***** Exercise input

--- config.mk ---
export PLATFORM = sky130hd
export DESIGN_NAME = mm_cpu
export DESIGN_NICKNAME = d
export VERILOG_FILES = /design/src/rtl/mm_cpu_pkg.sv /design/src/rtl/mm_alu.sv /design/src/rtl/mm_ctrl.sv /design/src/rtl/mm_cpu.sv
export SDC_FILE = /design/constraint.sdc
export NUM_CORES = 1
export LEC_CHECK = 0
export BUFFER_PORTS_ARGS = -buffer_cell sky130_fd_sc_hd__buf_4
export CORE_MARGIN = 2
export CORE_UTILIZATION = 30
export DETAILED_ROUTE_END_ITERATION = 10
export GPL_ROUTABILITY_DRIVEN = 0
export PLACE_DENSITY = 0.49
export SLEW_MARGIN = 25
export SYNTH_ARGS = -nofsm -noshare
export SYNTH_HDL_FRONTEND = slang
export SYNTH_HIERARCHICAL = 1
export SYNTH_SLANG_ARGS = --single-unit
--- constraint.sdc ---
create_clock -name clk_i -period 6.3 [get_ports clk_i]
set_clock_uncertainty 0.05 [all_clocks]
set_input_delay 0.63 -clock clk_i [delete_from_list [all_inputs] [get_ports clk_i]]
set_output_delay 0.63 -clock clk_i [all_outputs]
set_load 0.02 [all_outputs]
--- src/rtl/mm_cpu_pkg.sv ---
`timescale 1ns/1ps
package mm_cpu_pkg;
  localparam int OPW = 4;

  localparam logic [OPW-1:0] OP_HALT = 4'h0;
  localparam logic [OPW-1:0] OP_JMP  = 4'h1;
  localparam logic [OPW-1:0] OP_ADD  = 4'h2;
  localparam logic [OPW-1:0] OP_SUB  = 4'h3;
  localparam logic [OPW-1:0] OP_SHL  = 4'h4;

  typedef enum logic [2:0] {
    S_FETCH, S_DECODE, S_RD1, S_RD2, S_EXEC, S_WB, S_HALT
  } state_e;

  function automatic logic is_alu(input logic [OPW-1:0] op);
    return (op == OP_ADD) || (op == OP_SUB) || (op == OP_SHL);
  endfunction
endpackage

--- src/rtl/mm_alu.sv ---
`timescale 1ns/1ps
module mm_alu
  import mm_cpu_pkg::*;
#(
  parameter int DW = 16,
  parameter int SW = 4
) (
  input  logic [OPW-1:0] op_i,
  input  logic [DW-1:0]  a_i,
  input  logic [DW-1:0]  b_i,
  output logic [DW-1:0]  y_o
);
  always_comb begin
    unique case (op_i)
      OP_ADD:  y_o = a_i + b_i;
      OP_SUB:  y_o = a_i - b_i;
      OP_SHL:  y_o = a_i << b_i[SW-1:0];
      default: y_o = a_i;
    endcase
  end
endmodule

--- src/rtl/mm_ctrl.sv ---
`timescale 1ns/1ps
module mm_ctrl
  import mm_cpu_pkg::*;
(
  input  logic           clk_i,
  input  logic           rst_ni,
  input  logic [OPW-1:0] op_i,    // opcode seen on read data during decode
  output state_e         state_o
);
  state_e state_q, state_d;

  always_comb begin
    state_d = state_q;
    unique case (state_q)
      S_FETCH:  state_d = S_DECODE;
      S_DECODE: begin
        if (op_i == OP_HALT)   state_d = S_HALT;
        else if (is_alu(op_i)) state_d = S_RD1;
        else                   state_d = S_FETCH;
      end
      S_RD1:    state_d = S_RD2;
      S_RD2:    state_d = S_EXEC;
      S_EXEC:   state_d = S_WB;
      S_WB:     state_d = S_FETCH;
      S_HALT:   state_d = S_HALT;
      default:  state_d = S_FETCH;
    endcase
  end

  always_ff @(posedge clk_i or negedge rst_ni) begin
    if (!rst_ni) state_q <= S_FETCH;
    else         state_q <= state_d;
  end

  assign state_o = state_q;

  // operand reads start only after an arithmetic opcode was decoded
  a_r4_rd1_after_alu_decode: assert property (@(posedge clk_i) disable iff (!rst_ni)
    (state_q == S_RD1) |-> ($past(state_q) == S_DECODE) && is_alu($past(op_i)));
endmodule

--- src/rtl/mm_cpu.sv ---
`timescale 1ns/1ps
module mm_cpu
  import mm_cpu_pkg::*;
#(
  parameter int DW = 16,
  parameter int AW = 8,
  parameter int FW = 4
) (
  input  logic          clk_i,
  input  logic          rst_ni,
  input  logic [DW-1:0] rdata_i,
  output logic [AW-1:0] addr_o,
  output logic          dspace_o,
  output logic          rd_o,
  output logic          wr_o,
  output logic [DW-1:0] wdata_o,
  output logic          halt_o
);
  localparam int S1_HI = 3*FW - 1;
  localparam int S2_HI = 2*FW - 1;
  localparam int AXW   = AW - FW;

  state_e          state;
  logic [AW-1:0]   pc_q;
  logic [DW-1:0]   ir_q, op1_q, res_q, alu_y;
  logic [OPW-1:0]  dec_op, ir_op;
  logic [FW-1:0]   src1, src2, dst;

  assign dec_op = rdata_i[DW-1 -: OPW];
  assign ir_op  = ir_q[DW-1 -: OPW];
  assign src1   = ir_q[S1_HI -: FW];
  assign src2   = ir_q[S2_HI -: FW];
  assign dst    = ir_q[FW-1:0];

  mm_ctrl u_ctrl (
    .clk_i   (clk_i),
    .rst_ni  (rst_ni),
    .op_i    (dec_op),
    .state_o (state)
  );

  mm_alu #(.DW(DW), .SW(FW)) u_alu (
    .op_i (ir_op),
    .a_i  (op1_q),
    .b_i  (rdata_i),
    .y_o  (alu_y)
  );

  always_ff @(posedge clk_i or negedge rst_ni) begin
    if (!rst_ni) begin
      pc_q  <= '0;
      ir_q  <= '0;
      op1_q <= '0;
      res_q <= '0;
    end else begin
      unique case (state)
        S_DECODE: begin
          ir_q <= rdata_i;
          if (dec_op == OP_JMP)
            pc_q <= rdata_i[AW-1:0];
          else if (dec_op != OP_HALT && !is_alu(dec_op))
            pc_q <= pc_q + AW'(1);
        end
        S_RD2:   op1_q <= rdata_i;   // first operand held while second is read
        S_EXEC:  res_q <= alu_y;
        S_WB:    pc_q  <= pc_q + AW'(1);
        default: ;
      endcase
    end
  end

  // shared address bus source select
  always_comb begin
    addr_o   = '0;
    dspace_o = 1'b0;
    rd_o     = 1'b0;
    wr_o     = 1'b0;
    unique case (state)
      S_FETCH: begin addr_o = pc_q; rd_o = 1'b1; end
      S_RD1:   begin addr_o = {{AXW{1'b0}}, src1}; rd_o = 1'b1; dspace_o = 1'b1; end
      S_RD2:   begin addr_o = {{AXW{1'b0}}, src2}; rd_o = 1'b1; dspace_o = 1'b1; end
      S_WB:    begin addr_o = {{AXW{1'b0}}, dst};  wr_o = 1'b1; dspace_o = 1'b1; end
      default: ;
    endcase
  end

  assign wdata_o = res_q;
  assign halt_o  = (state == S_HALT);

  a_r9_strobe_excl: assert property (@(posedge clk_i) disable iff (!rst_ni)
    !(rd_o && wr_o));

  a_r9_write_in_data_space: assert property (@(posedge clk_i) disable iff (!rst_ni)
    wr_o |-> dspace_o && (addr_o[AW-1:FW] == '0));

  a_r4_write_after_reads: assert property (@(posedge clk_i) disable iff (!rst_ni)
    wr_o |-> $past(rd_o, 2) && $past(dspace_o, 2) && !$past(rd_o, 1) && !$past(wr_o, 1));

  a_r5_op1_hold: assert property (@(posedge clk_i) disable iff (!rst_ni)
    (state == S_WB) |-> $stable(op1_q));

  a_r7_halt_sticky: assert property (@(posedge clk_i) disable iff (!rst_ni)
    halt_o |=> halt_o && !rd_o && !wr_o);

  a_r11_pc_step: assert property (@(posedge clk_i) disable iff (!rst_ni)
    (rd_o && !dspace_o && $past(wr_o)) |-> addr_o == $past(pc_q) + AW'(1));

  a_r6_jump_target: assert property (@(posedge clk_i) disable iff (!rst_ni)
    (rd_o && !dspace_o && $past(state == S_DECODE) && $past(dec_op == OP_JMP))
      |-> addr_o == $past(rdata_i[AW-1:0]));
endmodule

# Word-level counts from Yosys, hierarchy flattened

Index checks and enable logic that the tools add are counted.
W data, S select, Z words.

Output and inout bits: 28
Register bits: 59
Input bits: 18
Logic and storage cells: 45

Reductions and logical operators: 11
Shift operators: 1
Equality and inequality tests: 14
Add/subtract/negate cells: 3
Muxes and demuxes: 11

Operators by type and width:

| kind                  | number |
|---|---|
| $pmux W16 S3          | 1 |
| $pmux W8 S4           | 1 |
| $pmux W3 S6           | 1 |
| $add A16 B16 Y16      | 1 |
| $eq A4 B2 Y1 const B  | 4 |
| $mux W8               | 2 |
| $pmux W8 S2           | 1 |
| $shl A16 B4 Y16       | 1 |
| $sub A16 B16 Y16      | 1 |
| $eq A3 B3 Y1 const B  | 3 |
| $add A8 B1 Y8 const B | 1 |
| $eq A4 B3 Y1 const B  | 2 |
| $eq A3 B2 Y1 const B  | 2 |
| $reduce_or A3 Y1      | 2 |
| $eq A4 B1 Y1 const B  | 1 |
| $logic_not A4 Y1      | 1 |
| $reduce_bool A4 Y1    | 1 |
| $eq A3 B1 Y1 const B  | 1 |
| $logic_not A3 Y1      | 1 |
| $mux W1               | 3 |
| $mux W3               | 1 |
| $ne A3 B3 Y1 const B  | 1 |
| $logic_or A1 B1 Y1    | 2 |
| $mux W2               | 1 |
| other kinds (4)       | 4 |

# Longest topological paths before layout

Gate-level depths: netlist of the first run.

Word-level depth: 8
Gate-level depth with buffers: 17
Mapped depth without buffers: 14

# Modules after synthesis

Netlist of the first run, hierarchy kept.

Modules (own cells, without submodules):

| module  | seq. area each (um2) | times used | cells each | area an instance (um2) |
|---|---|---|---|---|
| mm_cpu  | 1401.3               | 1          | 192        | 2522.4 |
| mm_alu  | 0.0                  | 1          | 270        | 1904.3 |
| mm_ctrl | 75.1                 | 1          | 11         | 142.6 |

# Least setup slack after synthesis of the first run

OpenSTA, ideal clock, no wires.

Path kind: in2reg
Start point: input port rdata_i[1]
End point: register res_q[10], in the netlist wdata_o[10]
Path buffers: 2
Stages on the path: 14
Slack: 2800 ps
Arrival: 3325 ps
Required time: 6125 ps
Cells stage by stage: buf_2 -> buf_2 -> inv_1 -> ha_1 -> nand3_1 -> o31ai_1 -> xor2_1 -> ha_1 -> a21oi_1 -> a21boi_0 -> a2111oi_4 -> xnor2_1 -> a21o_1 -> mux2_2

Word-level cells in the longest chain between the ends: 2
Elaborated cells on any way between the ends: 4
Those cells by class: add/sub (2); shift (1); mux (1)

RTL lines:

| element                                        | line         | source |
|---|---|---|
| start: declaration                             | mm_cpu.sv:11 | `input logic [DW-1:0] rdata_i,` |
| $sub A16 B16 Y16, or another cell as far along | mm_alu.sv:16 | `OP_SUB: y_o = a_i - b_i;` |
| $pmux W16 S3 (*)                               | mm_alu.sv:14 | `unique case (op_i)` |
| named net alu_y[10]                            | mm_cpu.sv:25 | `logic [DW-1:0] ir_q, op1_q, res_q, alu_y;` |
| end signal: assignment                         | mm_cpu.sv:65 | `S_EXEC: res_q <= alu_y;` |
| end: declaration                               | mm_cpu.sv:25 |  |

Mark *: on every way through the listed nets, which the timed path passes. The rest lies on a longest branch.
A chain may end at the register's enable or synchronous reset.

# Worst setup path in the final report of the first run

Start point: register ir_q[13]
End point: register res_q[10], in the netlist wdata_o[10]

Word-level cells in the longest chain between the ends: 2
Elaborated cells on any way between the ends: 4
Those cells by class: eq/ne (3); mux (1)

RTL lines:

| element                                             | line         | source |
|---|---|---|
| start: declaration                                  | mm_cpu.sv:25 |  |
| start signal: assignment                            | mm_cpu.sv:58 | `ir_q <= rdata_i;` |
| $eq A4 B3 Y1 / $eq A4 B2 Y1 (equally long branches) | mm_alu.sv:14 |  |
| $pmux W16 S3 (*)                                    | mm_alu.sv:14 |  |
| named net alu_y[10]                                 | mm_cpu.sv:25 |  |

Marked as above.

==> results of run 1 <==
==> through the flow <==
stage / std cells / hold slack [ps]
floorplan: 473 / 284
global placement: 683 / 440
detailed placement: 683 / 449
CTS: 698 / 347
global route: 698 / 393
finish: 698 / 311
==> power groups by stage <==
| stage | combinational [mW] | sequential (mW) | clock [mW] |
|---|---|---|---|
| after global placement | 1.77 | 0.833 | 0 |
| final | 1.81 | 0.832 | 0.514 |
| after floorplan | 1.30 | 0.787 | 0 |
| after detailed placement | 1.79 | 0.838 | 0 |
| after global routing | 1.98 | 0.867 | 0.544 |
| after CTS | 1.80 | 0.831 | 0.526 |
==> metal layers <==
metal	track usage, %	vias up	wire (um)
li1	-	1834	-
met1	24.4	1841	6420
met2	25.8	124	5880
met3	3.43	18	767
met4	5.24	0	276
met5	0	-	0
==> cell usage in the layout, fill, tap and decap left out, drive strengths merged, types with 3 or more instances in the layout <==
| cell | synthesis | final |
|---|---|---|
| dfrtp | 59 | 59 |
| ha | 18 | 18 |
| o21bai | 5 | 5 |
| xor2 | 8 | 8 |
| o22ai | 4 | 4 |
| mux4 | 3 | 3 |
| and2 | 6 | 6 |
| mux2i | 23 | 23 |
| nor3b | 3 | 3 |
| nor2b | 7 | 7 |
| a21oi | 24 | 24 |
| clkbuf | 15 | 11 |
| inv | 13 | 13 |
| nand2b | 7 | 7 |
| a2bb2oi | 5 | 5 |
| a22oi | 6 | 6 |
| nand2 | 42 | 42 |
| nor3 | 4 | 4 |
| o21ai | 26 | 26 |
| buf | 11 | 48 |
| a31oi | 6 | 6 |
| nor2 | 25 | 25 |
| nand3 | 10 | 10 |
| o211ai | 3 | 3 |
| a22o | 6 | 6 |
| mux2 | 55 | 55 |
| xnor2 | 18 | 18 |
| nand4 | 7 | 7 |
| and3b | 3 | 3 |
| nor4 | 5 | 5 |
| nand3b | 3 | 3 |
| a21o | 4 | 4 |
| o221ai | 5 | 5 |
| a21boi | 3 | 3 |
==> cell type report <==
| class | instances | share of cell area [%] |
|---|---|---|
| Sequential cell | 59 | 27.6 |
| Clock buffer | 11 | 4.72 |
| Clock inverter | 4 | 0.935 |
| Multi-Input combinational cell | 375 | 54.7 |
| Tap cell | 188 | 4.40 |
| Timing Repair Buffer | 48 | 6.73 |
| Inverter | 13 | 0.912 |
==> cell families (layout without fill, tap and decap cells) <==
kind of cell | Yosys count | after routing | synth area share, %
AO/OA/AOI/OAI | 118 | 118 | 18.2
XOR/XNOR | 26 | 26 | 4.98
adder cells (fa/ha/maj) | 19 | 19 | 5.37
buffers and inverters | 39 | 76 | 3.75
flip-flops | 59 | 59 | 32.3
multiplexers | 81 | 81 | 20.1
AND/OR/NAND/NOR | 131 | 131 | 15.4
==> worst max path at each step <==
stage          startpoint     endpoint  slack, ps  cells after the start
2_1_floorplan  rdata_i[1]  wdata_o[10]       2800                     14
3_3_place_gp   rdata_i[2]  wdata_o[12]       2370                     12
3_5_place_dp   rdata_i[0]  wdata_o[12]       2430                     12
4_1_cts          ir_q[15]  wdata_o[10]       2490                     12
5_1_grt          ir_q[15]  wdata_o[10]       2270                     12
6_report         ir_q[13]  wdata_o[10]       2490                     12
==> sequential cells by signal (all words and copies together) (netlist names) <==
signal and flops:
ir_q 16, op1_q 16, pc_q 8, u_ctrl/state_o 3, wdata_o 16
==> results, run 1 <==
- The max-capacitance violation count is 0.
- The number of cell rows is 45.
- Walking the worst path, the cells encountered are nor3b_2 > and2_1 > nor2_1 > xnor2_1 > ha_1 > nor2b_1 > o2111ai_1 > a21boi_1 > a2111oi_4 > xnor2_1 > a21o_1 > mux2_2.
- Once the clock tree was built, the resizer swapped 0 gates to a different size.
- Across all layers, the routed design uses 3,817 vias.
- The critical register-to-register path endpoint is wdata_o[10].
- For this run, the post-layout net count is 543.
- The maximum number of pins on one net before global-route repair is 60.
- The setup slack at placement is 2430 ps.
- The number of warnings reported in the yosys synthesis log is 6.
- After synthesis, the share of flip-flops with an asynchronous set or reset is 100%.
- The initial antenna violation count is 0.
- The register-to-register setup slack is 2490 ps.
- The clock transition at the register clock pins on the worst setup and hold paths after CTS is 70 ps.
- For this design the total switching power over the nets is 1.40 mW.
- The kind of start point of the critical path is a flop.
- Dividing the synthesized area by the synthesized cell count gives 9.66 um^2.
- After clock tree synthesis, the setup repair step added 0 buffers.
- The internal power consumption is 1.75 mW.
- The die covers 0.0162 mm^2.
- Dividing the detail-routed wire length by the instance count gives 19.1 um.
- The critical path data arrival time is 3980 ps.
- The combinational cell fraction of total power is 57.3%.
- Summing all flip-flop and latch instances after layout gives 0.00148 mm^2.
- The finished cells cover 0.00535 mm^2.
- The number of vias per cell is 5.47.
- The initial core utilization is 30.4%.
- The cell area after placement is 0.00504 mm^2.
- The tightest slew margin relative to the limit is 47.7%.
- Net switching is 44.3% of the power.
- For this run, the top clock speed supported by timing is 0.262 GHz.
- The cell depth of the worst flop-to-flop path is 12.
- The worst path needs 3810 ps of the cycle, external delays included.
- Synthesis instantiated 66 different standard cells from the library.
- The fraction of power consumed by sequential logic is 26.4%.
- The share of the synthesized area in the top cell type is 32.3%.
- The number of sinks on the clock net is 59.
- By area the synthesized netlist is led by sky130_fd_sc_hd__dfrtp_1 32%, sky130_fd_sc_hd__mux2_2 14%, sky130_fd_sc_hd__mux2i_1 5.0%, sky130_fd_sc_hd__ha_1 4.9%, sky130_fd_sc_hd__nand2_1 3.5%.
- At the later pin of the worst-skew pair, clock insertion delay measures 340 ps.
- The number of pins with negative max-slew slack in the final report is 0.
- The region available for standard cell placement spans 0.0150 mm^2.
- The source of the worst register-to-register timing path is ir_q[13].
- The number of inserted filler cells in the final layout is 1,514.
- The main flop type after synthesis is sky130_fd_sc_hd__dfrtp_1.
- The CTS tree is done.
- The wire length of the first global-routing pass is 21.5 mm.
- The fraction of final layout cells with drive strength greater than 1 is 25.9%.
- At the pin with the least slew margin, the transition time is 785 ps.
- The depth of the CTS H-tree is 3.
- The post-detailed-routing wire length is 13.3 mm.
- For this design the ratio of total power to cell area is 589 mW/mm^2.
- VDD sags by at most 0.313 mV.
- The detail route stage leaves a number of antenna-violating nets equal to 0.
- In this design, the critical path's most frequently occurring cell is sky130_fd_sc_hd__xnor2_1.
- Counting every instance in the synthesized netlist gives 473.
- The family of cells with the greatest summed delay on the critical path is simple AND/OR/NAND/NOR gates.
- For this run, design rule violations remaining after detail routing come to 0.
- Setup repair after global routing left no endpoint under its margin.
- The TritonCTS buffer count is 9.
- The die is 127 um wide.
- The iteration count of the initial detailed-routing pass is 4.
- The run finished with clean final reports.
- The synthesis-to-finish area growth is 17.1%.
- The number of port buffers is 45.
- The leakage power figure is 2.27 nW.
- In the global route stage, overall resource usage came out at 17.0%.
- Counting every net in the synthesized netlist gives 510.
- The proportion of synthesized chip area in sequential cells is 32.3%.
- The total area of multi-input combinational cells is 0.00293 mm^2.
- The synthesized netlist occupies a cell area of 0.00457 mm^2.
- The wire-length estimate of the detail-placed layout is 9.64 mm.
- The clock network fraction of total power is 16.3%.
- The final worst-path setup slack is 2490 ps.
- The clock passes through at most 2 buffers.
- The largest stage delay on the critical path is 540 ps.
- The critical path in this run is classified as reg2reg.
- The remaining global-route overflow is 0.
- Among all stages on the critical path, the largest delay is contributed by sky130_fd_sc_hd__nor3b_2.
- By count the netlist is led by 59 x sky130_fd_sc_hd__dfrtp_1, 55 x sky130_fd_sc_hd__mux2_2, 42 x sky130_fd_sc_hd__nand2_1.
- Yosys instantiated no cell more often than sky130_fd_sc_hd__dfrtp_1.
- The number of primary I/O pins is 46.
- Setup violations remaining at the end of the flow were counted as 0.
- The tightest min-delay check is of the in2async type.
- STA classifies the critical path endpoint as a flop.
- The post-cts hold buffer count is 0.
- The final setup TNS is 0 ps.
- The number of enable-type register cells in the synthesized netlist is 0.
- After layout, the worst path uses 60.5% of the clock period.
- The total chip power is 3.15 mW.
- Of all cell types, the one taking the most synthesized area is sky130_fd_sc_hd__dfrtp_1.
- The count of inserted antenna diode cells is 0.
- The die is 127 um tall.
- CTS placed an instance of sky130_fd_sc_hd__clkbuf_16 at the clock tree root.
- The via count of the first global-routing pass is 3,814.
- The detailed router's first-iteration violation count is 292.
- The number of hold violations in the final report is 0.
- The flip-flop and latch count after synthesis is 59.
- Of all nets on the critical path, the largest fanout is 10.
- Once layout is complete, the utilization of the core stands at 35.6%.
- STA puts the critical path data required time at 6470 ps.
- The buffer and inverter count on the worst path is 0.
Power figures use the tool's default switching activity.
==> run 2: changes to the inputs <==
--- a/config.mk
+++ b/config.mk
@@ -5,12 +5,13 @@
 export SDC_FILE = /design/constraint.sdc
 export NUM_CORES = 1
 export LEC_CHECK = 0
+export ABC_AREA = 1
 export BUFFER_PORTS_ARGS = -buffer_cell sky130_fd_sc_hd__buf_4
 export CORE_MARGIN = 2
 export CORE_UTILIZATION = 30
 export DETAILED_ROUTE_END_ITERATION = 10
 export GPL_ROUTABILITY_DRIVEN = 0
-export PLACE_DENSITY = 0.49
+export PLACE_DENSITY = 0.51
 export SLEW_MARGIN = 25
 export SYNTH_ARGS = -nofsm -noshare
 export SYNTH_HDL_FRONTEND = slang
==> constraint.sdc (replaced) <==
create_clock -name clk_i -period 3.2 [get_ports clk_i]
set_clock_uncertainty 0.05 [all_clocks]
set_input_delay 0.32 -clock clk_i [delete_from_list [all_inputs] [get_ports clk_i]]
set_output_delay 0.32 -clock clk_i [all_outputs]
set_load 0.02 [all_outputs]
==> run 2 against run 1 <==
  * The flow now finishes with violations (hold timing)
  * Synthesized area is 5.4% higher
  * Combinational power is 86% lower
  * Setup slack worse by 2100 ps
  * Global-route usage is 1.7 points higher
  * Critical endpoint is now wdata_o[14]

**********

◆ **What to do**:
Copy out, from the data above, every line holding the word "named".

◆ **Your response**:
| named net alu_y[10]                            | mm_cpu.sv:25 | `logic [DW-1:0] ir_q, op1_q, res_q, alu_y;` |
| named net alu_y[10]                                 | mm_cpu.sv:25 |  |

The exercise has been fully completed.